--- START ---

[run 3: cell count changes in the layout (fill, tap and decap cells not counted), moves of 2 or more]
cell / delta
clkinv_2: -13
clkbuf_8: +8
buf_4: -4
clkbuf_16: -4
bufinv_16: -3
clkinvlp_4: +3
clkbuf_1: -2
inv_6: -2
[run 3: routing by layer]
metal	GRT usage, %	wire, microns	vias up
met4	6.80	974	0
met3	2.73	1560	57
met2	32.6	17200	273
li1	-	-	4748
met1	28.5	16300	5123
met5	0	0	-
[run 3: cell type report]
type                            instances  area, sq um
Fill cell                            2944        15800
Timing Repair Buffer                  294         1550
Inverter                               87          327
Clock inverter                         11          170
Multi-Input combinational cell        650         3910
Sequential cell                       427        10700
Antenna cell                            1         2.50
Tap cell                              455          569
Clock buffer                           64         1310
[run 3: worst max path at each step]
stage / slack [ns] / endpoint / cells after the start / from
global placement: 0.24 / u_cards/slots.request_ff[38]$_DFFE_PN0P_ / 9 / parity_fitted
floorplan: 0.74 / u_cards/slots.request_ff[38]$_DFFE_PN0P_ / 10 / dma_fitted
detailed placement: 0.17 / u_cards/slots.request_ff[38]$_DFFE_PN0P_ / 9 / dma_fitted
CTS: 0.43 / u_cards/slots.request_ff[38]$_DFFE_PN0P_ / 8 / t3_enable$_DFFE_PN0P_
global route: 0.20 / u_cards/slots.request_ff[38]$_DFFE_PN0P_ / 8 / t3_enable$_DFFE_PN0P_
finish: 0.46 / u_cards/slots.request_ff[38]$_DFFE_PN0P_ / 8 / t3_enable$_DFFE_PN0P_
$ cat config.mk
export PLATFORM = sky130hd
export DESIGN_NAME = empc_top
export DESIGN_NICKNAME = d
export VERILOG_FILES = /design/src/verilog/empc_pkg.sv /design/src/verilog/empc_sync_if.sv /design/src/verilog/empc_sync3.sv /design/src/verilog/empc_top.sv
export SDC_FILE = /design/constraint.sdc
export NUM_CORES = 1
export LEC_CHECK = 0
export BUFFER_PORTS_ARGS = -buffer_cell sky130_fd_sc_hd__buf_2
export CAP_MARGIN = 30
export CORE_MARGIN = 4
export CORE_UTILIZATION = 54
export DETAILED_ROUTE_END_ITERATION = 6
export PLACE_DENSITY = 0.9
export SLEW_MARGIN = 20
export SYNTH_ARGS = -nofsm -noshare
export SYNTH_HDL_FRONTEND = slang
export SYNTH_SLANG_ARGS = --single-unit
$ cat constraint.sdc
create_clock -name mclk_i -period 2.7 [get_ports mclk_i]
set_input_delay 0.135 -clock mclk_i [delete_from_list [all_inputs] [get_ports mclk_i]]
set_output_delay 0.135 -clock mclk_i [all_outputs]
set_load 0.05 [all_outputs]
$ cat src/verilog/empc_pkg.sv
// Constants and types for the emulation mode pin control block.
// Assumes a single core clock domain; no register bus.
package empc_pkg;

  // Strap decode
  typedef enum logic [1:0] {
    EMPC_MODE_NORMAL  = 2'b00,
    EMPC_MODE_ADAPTER = 2'b01,
    EMPC_MODE_PROBE   = 2'b10,
    EMPC_MODE_TEST    = 2'b11
  } empc_mode_type;

  // Reset one-shot stretch in ns, rounded up to cycles of the core clock
  localparam int unsigned EMPC_ONESHOT_NS     = 64;
  localparam int unsigned EMPC_CLK_PERIOD_NS  = 8;
  localparam int unsigned EMPC_ONESHOT_CYC    =
    (EMPC_ONESHOT_NS + EMPC_CLK_PERIOD_NS - 1) / EMPC_CLK_PERIOD_NS;

  // Count at which straps are taken: three sync stages plus the filter
  localparam int unsigned EMPC_CAPTURE_CYC    = 4;

  // Values after reset
  localparam logic        EMPC_RST_SER_DIV2   = 1'b0;
  localparam logic        EMPC_RST_ASYNC_TX_CH0_TRI   = 1'b0;
  localparam logic [1:0]  EMPC_RST_MODE       = 2'b00;
  // Status word: internal and peripheral resets held, all enables off
  localparam logic [16:0] EMPC_RST_STATUS     = 17'h18000;

  // Pin group bit positions within the direction/enable vector
  localparam int unsigned EMPC_PG_CLK   = 0;
  localparam int unsigned EMPC_PG_M1    = 1;
  localparam int unsigned EMPC_PG_MEM_REQUEST_N  = 2;
  localparam int unsigned EMPC_PG_IO_REQUEST_N  = 3;
  localparam int unsigned EMPC_PG_RD    = 4;
  localparam int unsigned EMPC_PG_WR    = 5;
  localparam int unsigned EMPC_PG_REFRESH_CYCLE_N  = 6;
  localparam int unsigned EMPC_PG_HALT  = 7;
  localparam int unsigned EMPC_PG_ST    = 8;
  localparam int unsigned EMPC_PG_BGNT  = 9;
  localparam int unsigned EMPC_PG_ADDR  = 10;
  localparam int unsigned EMPC_PG_NUM   = 11;

endpackage

$ cat src/verilog/empc_sync_if.sv
// Carrier between the top and its strap synchroniser.
// Assumes both ends run on the core clock.
`timescale 1ns/1ps
interface empc_sync_if;
  logic [1:0] raw;
  logic [1:0] stable;
  modport sync (input raw, output stable);
  modport user (output raw, input stable);
endinterface

$ cat src/verilog/empc_sync3.sv
// Three-stage synchroniser with agreement filter for pin levels.
// Assumes one clock, synchronous active-high reset and a clock enable.
`timescale 1ns/1ps
module empc_sync3
  import empc_pkg::*;
#(
  parameter int unsigned WIDTH = 2
) (
  // Clock and reset
  input  wire logic  mclk_i,
  input  wire logic  rst_i,
  input  wire logic  ce_i,
  // Data
  empc_sync_if.sync  sif
);

  logic [WIDTH-1:0] s1_ff, s2_ff, s3_ff, out_ff;
  logic [WIDTH-1:0] nxt_s1, nxt_s2, nxt_s3, nxt_out;

  // Stage one is read only by stage two; the filter uses stages two and three
  always_comb begin
    nxt_s1  = s1_ff;
    nxt_s2  = s2_ff;
    nxt_s3  = s3_ff;
    nxt_out = out_ff;
    if (ce_i) begin
      nxt_s1 = sif.raw;
      nxt_s2 = s1_ff;
      nxt_s3 = s2_ff;
      for (int i = 0; i < WIDTH; i++) begin
        if (s2_ff[i] == s3_ff[i]) begin
          nxt_out[i] = s3_ff[i];
        end
      end
    end
  end

  always_ff @(posedge mclk_i) begin
    if (rst_i) begin
      s1_ff  <= '0;
      s2_ff  <= '0;
      s3_ff  <= '0;
      out_ff <= '0;
    end else begin
      s1_ff  <= nxt_s1;
      s2_ff  <= nxt_s2;
      s3_ff  <= nxt_s3;
      out_ff <= nxt_out;
    end
  end

  assign sif.stable = out_ff;

endmodule
File: src/design/gpcfg_mem.sv
// Purpose: Small write-through store for per-pin bytes
// Assumes: One write and one read port, same clock
// Notes: Read data registered; init values come from a vector
`timescale 1ns/100ps
`default_nettype none
module gpcfg_mem #(
    parameter int DEPTH = 40,
    parameter int AW = 6
) (
    input wire logic clk_sys,
    input wire logic arst_n,
    input wire logic [DEPTH*8-1:0] init_val,
    input wire logic we,
    input wire logic [AW-1:0] waddr,
    input wire logic [7:0] wdata,
    input wire logic [AW-1:0] raddr,
    output logic [7:0] rdata,
    output logic [DEPTH*8-1:0] all_q
);
    logic [7:0] mem_r [DEPTH];
    logic init_done_r;

    // Store loads the init_val port vector while reset is held and in the first cycle after release
    always_ff @(posedge clk_sys or negedge arst_n) begin
        if (!arst_n) begin
            init_done_r <= 1'b0;
        end else begin
            init_done_r <= 1'b1;
        end
    end

    always_ff @(posedge clk_sys) begin
        for (int i = 0; i < DEPTH; i++) begin
            if (!init_done_r) begin
                mem_r[i] <= init_val[i*8 +: 8];
            end else if (we && waddr == AW'(i)) begin
                mem_r[i] <= wdata;
            end
        end
    end

    always_ff @(posedge clk_sys or negedge arst_n) begin
        if (!arst_n) begin
            rdata <= 8'h00;
        end else begin
            rdata <= mem_r[raddr];
        end
    end

    always_comb begin
        for (int i = 0; i < DEPTH; i++) begin
            all_q[i*8 +: 8] = init_done_r ? mem_r[i] : init_val[i*8 +: 8];
        end
    end
endmodule
`default_nettype wire

File: src/design/gpcfg_top.sv
// Purpose: Per-pin configuration access for a 37-pin general-purpose port block
// Assumes: Register index port, read data one cycle after the read strobe
// Notes: Pin inputs are synchronised, then optionally debounced for event use
// Summary of operation
// Port-select field bits 6-4 picks port 0-4, other codes reserved
// Pin-select field bits 2-0 picks pin 0-7 in chosen port
// Configuration window reads and writes the selected pin's register
// Reset value 44h for ports 0,1,4 and 04h for ports 2,3
// Bit 6 enables debounce of event input, default on
// Bit 5 picks event polarity, 0 falling or low
// Bit 4 picks edge (0) or level (1) detection
// Ports 2 and 3 read bits 6-4 as zero
// Lock bit 3 freezes direction, type, pull-up, output; only reset clears
// Lock leaves pin multiplexing free until global mux-lock bit 7 set
// Bit 2 enables internal pull-up, default on
// Bit 1 picks open-drain (0) or push-pull (1)
// Bit 0 enables output driver; input path unaffected
// Routing register exists only for ports 0, 1 and 4
// Routing bits: 2 power-up request, 1 mgmt interrupt, 0 IRQ
// IRQ routing defaults on, others off
// Port 1 pin 5 is output only, no input or event
// Pin selector resets to zero
// Routing reset value has IRQ bit set
// Reserved port code: window writes ignored, reads zero
//
// The plain strobed port was left to the implementer.
`timescale 1ns/100ps
`default_nettype none
module gpcfg_top
    import gpcfg_pkg::*;
#(
    parameter int DEB_CYC = gpcfg_pkg::GPCFG_DEB_CYC
) (
    input wire logic clk_sys,
    input wire logic arst_n,
    input wire logic [gpcfg_pkg::GPCFG_AW-1:0] reg_addr,
    input wire logic [gpcfg_pkg::GPCFG_DW-1:0] reg_wdata,
    input wire logic reg_wr,
    input wire logic reg_rd,
    output logic [gpcfg_pkg::GPCFG_DW-1:0] reg_rdata,
    input wire logic [gpcfg_pkg::GPCFG_NSLOT-1:0] pin_in,
    input wire logic [gpcfg_pkg::GPCFG_NSLOT-1:0] pin_dout,
    input wire logic [gpcfg_pkg::GPCFG_NSLOT-1:0] pin_mux_req,
    output logic [gpcfg_pkg::GPCFG_NSLOT-1:0] pin_out,
    output logic [gpcfg_pkg::GPCFG_NSLOT-1:0] pin_oe,
    output logic [gpcfg_pkg::GPCFG_NSLOT-1:0] pin_pullup,
    output logic [gpcfg_pkg::GPCFG_NSLOT-1:0] pin_mux_sel,
    output logic [gpcfg_pkg::GPCFG_NSLOT-1:0] pin_event,
    output logic [gpcfg_pkg::GPCFG_NSLOT-1:0] ev_irq,
    output logic [gpcfg_pkg::GPCFG_NSLOT-1:0] ev_system_mgmt_interrupt,
    output logic [gpcfg_pkg::GPCFG_NSLOT-1:0] ev_power_up_request,
    output logic mux_locked
);
    import gpcfg_pkg::*;

    localparam int N = GPCFG_NSLOT;
    localparam int DW = $clog2(DEB_CYC + 1);

    function automatic logic has_event(input logic [2:0] port);
        has_event = (port == 3'd0) || (port == 3'd1) || (port == 3'd4);
    endfunction

    function automatic logic slot_real(input int s);
        slot_real = !((s / 8 == 3) && (s % 8 > 4));
    endfunction

    function automatic logic [7:0] cfg_mask(input logic [2:0] port);
        cfg_mask = has_event(port) ? GPCFG_CFG_MASK_EV : GPCFG_CFG_MASK_NOEV;
    endfunction

    logic [7:0] sel_r;
    logic [7:0] gcfg_r;
    logic [2:0] port_sel;
    logic [5:0] slot_sel;
    logic port_ok;
    logic [N*8-1:0] cfg_init;
    logic [N*8-1:0] cfg_all;
    logic [N*8-1:0] rte_init;
    logic [N*8-1:0] rte_all;
    logic [7:0] cfg_rd;
    logic [7:0] rte_rd;
    logic [7:0] cfg_old;
    logic [7:0] cfg_wval;
    logic cfg_we;
    logic rte_we;
    logic [7:0] rd_addr_r;
    logic rd_ok_r;
    logic rd_ev_r;
    logic [N-1:0] in_s1_r;
    logic [N-1:0] in_s2_r;
    logic [N-1:0] in_deb_r;
    logic [N-1:0] in_prev_r;
    logic [DW-1:0] deb_cnt_r [N];
    logic [N-1:0] ev_ok;

    assign port_sel = sel_r[GPCFG_SEL_PORT_LSB +: 3];
    assign slot_sel = {port_sel, sel_r[GPCFG_SEL_PIN_LSB +: 3]};
    assign port_ok = port_sel <= 3'd4;
    assign mux_locked = gcfg_r[GPCFG_GCFG_MUXLOCK];

    always_comb begin
        for (int s = 0; s < N; s++) begin
            cfg_init[s*8 +: 8] = has_event(3'(s / 8)) ? GPCFG_CFG_RST_EV : GPCFG_CFG_RST_NOEV;
            rte_init[s*8 +: 8] = GPCFG_RTE_RST; // see
            ev_ok[s] = has_event(3'(s / 8)) && !(s == 13);
        end
    end

    always_ff @(posedge clk_sys or negedge arst_n) begin
        if (!arst_n) begin
            sel_r <= GPCFG_SEL_RST;
        end else if (reg_wr && reg_addr == GPCFG_OFF_SEL) begin
            sel_r <= reg_wdata & GPCFG_SEL_MASK;
        end
    end

    // Global lock is sticky; once set, mux selection freezes
    always_ff @(posedge clk_sys or negedge arst_n) begin
        if (!arst_n) begin
            gcfg_r <= GPCFG_GCFG_RST;
        end else if (reg_wr && reg_addr == GPCFG_OFF_GCFG) begin
            gcfg_r[GPCFG_GCFG_MUXLOCK] <= gcfg_r[GPCFG_GCFG_MUXLOCK] | reg_wdata[GPCFG_GCFG_MUXLOCK];
            if (!gcfg_r[GPCFG_GCFG_MUXLOCK]) begin
                gcfg_r[0] <= reg_wdata[0];
            end
        end
    end

    // Pin mux follows its request until the global lock is set
    always_ff @(posedge clk_sys or negedge arst_n) begin
        if (!arst_n) begin
            pin_mux_sel <= '0;
        end else if (!mux_locked) begin
            pin_mux_sel <= pin_mux_req;
        end
    end

    assign cfg_old = cfg_all[slot_sel*8 +: 8];
    assign cfg_we = reg_wr && reg_addr == GPCFG_OFF_CFG && port_ok && slot_real(int'(slot_sel)); // see
    assign rte_we = reg_wr && reg_addr == GPCFG_OFF_RTE && port_ok && has_event(port_sel); // see

    // Locked bits 3-0 keep their old value; lock itself cannot be cleared
    always_comb begin
        cfg_wval = reg_wdata & cfg_mask(port_sel);
        if (cfg_old[GPCFG_CFG_LOCK]) begin
            cfg_wval = (cfg_wval & ~GPCFG_CFG_LOCKED) | (cfg_old & GPCFG_CFG_LOCKED);
        end
    end

    gpcfg_mem #(.DEPTH(N), .AW(6)) u_cfg (
        .clk_sys(clk_sys),
        .arst_n(arst_n),
        .init_val(cfg_init),
        .we(cfg_we),
        .waddr(slot_sel),
        .wdata(cfg_wval),
        .raddr(slot_sel),
        .rdata(cfg_rd),
        .all_q(cfg_all)
    );

    gpcfg_mem #(.DEPTH(N), .AW(6)) u_rte (
        .clk_sys(clk_sys),
        .arst_n(arst_n),
        .init_val(rte_init),
        .we(rte_we),
        .waddr(slot_sel),
        .wdata(reg_wdata & GPCFG_RTE_MASK),
        .raddr(slot_sel),
        .rdata(rte_rd),
        .all_q(rte_all)
    );

    always_ff @(posedge clk_sys or negedge arst_n) begin
        if (!arst_n) begin
            rd_addr_r <= 8'h00;
            rd_ok_r <= 1'b0;
            rd_ev_r <= 1'b0;
        end else begin
            rd_addr_r <= reg_rd ? reg_addr : 8'h00;
            rd_ok_r <= port_ok && slot_real(int'(slot_sel));
            rd_ev_r <= has_event(port_sel);
        end
    end

    // Read data are valid only in the cycle after the strobe
    always_comb begin
        reg_rdata = 8'h00;
        if (rd_addr_r == GPCFG_OFF_SEL) begin
            reg_rdata = sel_r;
        end else if (rd_addr_r == GPCFG_OFF_CFG && rd_ok_r) begin
            reg_rdata = cfg_rd;
        end else if (rd_addr_r == GPCFG_OFF_RTE && rd_ok_r && rd_ev_r) begin
            reg_rdata = rte_rd;
        end else if (rd_addr_r == GPCFG_OFF_GCFG) begin
            reg_rdata = gcfg_r & (GPCFG_GCFG_MASK | 8'h80);
        end
    end

    always_ff @(posedge clk_sys or negedge arst_n) begin
        if (!arst_n) begin
            in_s1_r <= '0;
            in_s2_r <= '0;
            in_prev_r <= '0;
        end else begin
            in_s1_r <= pin_in;
            in_s2_r <= in_s1_r;
            in_prev_r <= in_deb_r;
        end
    end

    // Debounce: level must hold DEB_CYC cycles before it passes
    always_ff @(posedge clk_sys or negedge arst_n) begin
        if (!arst_n) begin
            in_deb_r <= '0;
            for (int s = 0; s < N; s++) begin
                deb_cnt_r[s] <= '0;
            end
        end else begin
            for (int s = 0; s < N; s++) begin
                if (!cfg_all[s*8 + GPCFG_CFG_DEB]) begin
                    in_deb_r[s] <= in_s2_r[s];
                    deb_cnt_r[s] <= '0;
                end else if (in_s2_r[s] == in_deb_r[s]) begin
                    deb_cnt_r[s] <= '0;
                end else if (deb_cnt_r[s] >= DW'(DEB_CYC - 1)) begin
                    in_deb_r[s] <= in_s2_r[s];
                    deb_cnt_r[s] <= '0;
                end else begin
                    deb_cnt_r[s] <= deb_cnt_r[s] + 1'b1;
                end
            end
        end
    end

    always_ff @(posedge clk_sys or negedge arst_n) begin
        if (!arst_n) begin
            pin_event <= '0;
            ev_irq <= '0;
            ev_system_mgmt_interrupt <= '0;
            ev_power_up_request <= '0;
        end else begin
            for (int s = 0; s < N; s++) begin
                logic act;
                logic prv;
                logic ev;
                act = in_deb_r[s] ~^ cfg_all[s*8 + GPCFG_CFG_POL];
                prv = in_prev_r[s] ~^ cfg_all[s*8 + GPCFG_CFG_POL];
                ev = cfg_all[s*8 + GPCFG_CFG_TYP] ? act : (act && !prv);
                ev = ev && ev_ok[s];
                pin_event[s] <= ev;
                ev_irq[s] <= ev && rte_all[s*8 + GPCFG_RTE_IRQ];
                ev_system_mgmt_interrupt[s] <= ev && rte_all[s*8 + GPCFG_RTE_SMI];
                ev_power_up_request[s] <= ev && rte_all[s*8 + GPCFG_RTE_PWU];
            end
        end
    end

    always_ff @(posedge clk_sys or negedge arst_n) begin
        if (!arst_n) begin
            pin_out <= '0;
            pin_oe <= '0;
            pin_pullup <= '0;
        end else begin
            for (int s = 0; s < N; s++) begin
                logic dv;
                dv = cfg_all[s*8 + GPCFG_CFG_LOCK] ? pin_out[s] : pin_dout[s];
                // Open-drain drives only low; push-pull drives both levels
                pin_oe[s] <= cfg_all[s*8 + GPCFG_CFG_OE] && slot_real(s) &&
                    (cfg_all[s*8 + GPCFG_CFG_OT] || !dv); // see
                pin_out[s] <= dv;
                pin_pullup[s] <= cfg_all[s*8 + GPCFG_CFG_PU] && slot_real(s);
            end
        end
    end

    property p_lock_holds;
        @(posedge clk_sys) disable iff (!arst_n)
        (reg_wr && reg_addr == GPCFG_OFF_CFG && cfg_old[GPCFG_CFG_LOCK] && port_ok)
            |=> (cfg_all[$past(slot_sel)*8 +: 4] == $past(cfg_old[3:0]));
    endproperty
    a_lock_holds: assert property (p_lock_holds) else $error("locked bits changed");

    property p_out_frozen;
        @(posedge clk_sys) disable iff (!arst_n)
        cfg_all[2*8 + GPCFG_CFG_LOCK] |=> $stable(pin_out[2]);
    endproperty
    a_out_frozen: assert property (p_out_frozen) else $error("locked output value moved");

    property p_resv_write;
        @(posedge clk_sys) disable iff (!arst_n)
        (reg_wr && !port_ok) |=> $stable(cfg_all) && $stable(rte_all);
    endproperty
    a_resv_write: assert property (p_resv_write) else $error("write at reserved port");

    property p_noev_read;
        @(posedge clk_sys) disable iff (!arst_n)
        (reg_rd && reg_addr == GPCFG_OFF_CFG && (port_sel == 3'd2 || port_sel == 3'd3)) |=> reg_rdata[6:4] == 3'b000;
    endproperty
    a_noev_read: assert property (p_noev_read) else $error("reserved bits nonzero");

    property p_rte_zero;
        @(posedge clk_sys) disable iff (!arst_n)
        (reg_rd && reg_addr == GPCFG_OFF_RTE && !has_event(port_sel)) |=> reg_rdata == 8'h00;
    endproperty
    a_rte_zero: assert property (p_rte_zero) else $error("routing read nonzero");

    property p_sel_read;
        @(posedge clk_sys) disable iff (!arst_n)
        (reg_rd && reg_addr == GPCFG_OFF_SEL && !reg_wr) |=> reg_rdata == $past(sel_r);
    endproperty
    a_sel_read: assert property (p_sel_read) else $error("selector read wrong");

    property p_oe_off;
        @(posedge clk_sys) disable iff (!arst_n)
        !cfg_all[GPCFG_CFG_OE] |=> !pin_oe[0];
    endproperty
    a_oe_off: assert property (p_oe_off) else $error("driver on while disabled");

    property p_no_ev13;
        @(posedge clk_sys) disable iff (!arst_n)
        1'b1 |-> !pin_event[13];
    endproperty
    a_no_ev13: assert property (p_no_ev13) else $error("event on output-only pin");

    property p_mux_frozen;
        @(posedge clk_sys) disable iff (!arst_n)
        mux_locked |=> $stable(pin_mux_sel);
    endproperty
    a_mux_frozen: assert property (p_mux_frozen) else $error("mux moved after lock");
endmodule
`default_nettype wire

--- END ---

INSTRUCTIONS TO FOLLOW >>
All that is needed is the exact run of lines above from the line containing "only reset clears" through the line containing "ignored, reads zero", both of them included.

EXERCISE RESPONSE >>
// Lock bit 3 freezes direction, type, pull-up, output; only reset clears
// Lock leaves pin multiplexing free until global mux-lock bit 7 set
// Bit 2 enables internal pull-up, default on
// Bit 1 picks open-drain (0) or push-pull (1)
// Bit 0 enables output driver; input path unaffected
// Routing register exists only for ports 0, 1 and 4
// Routing bits: 2 power-up request, 1 mgmt interrupt, 0 IRQ
// IRQ routing defaults on, others off
// Port 1 pin 5 is output only, no input or event
// Pin selector resets to zero
// Routing reset value has IRQ bit set
// Reserved port code: window writes ignored, reads zero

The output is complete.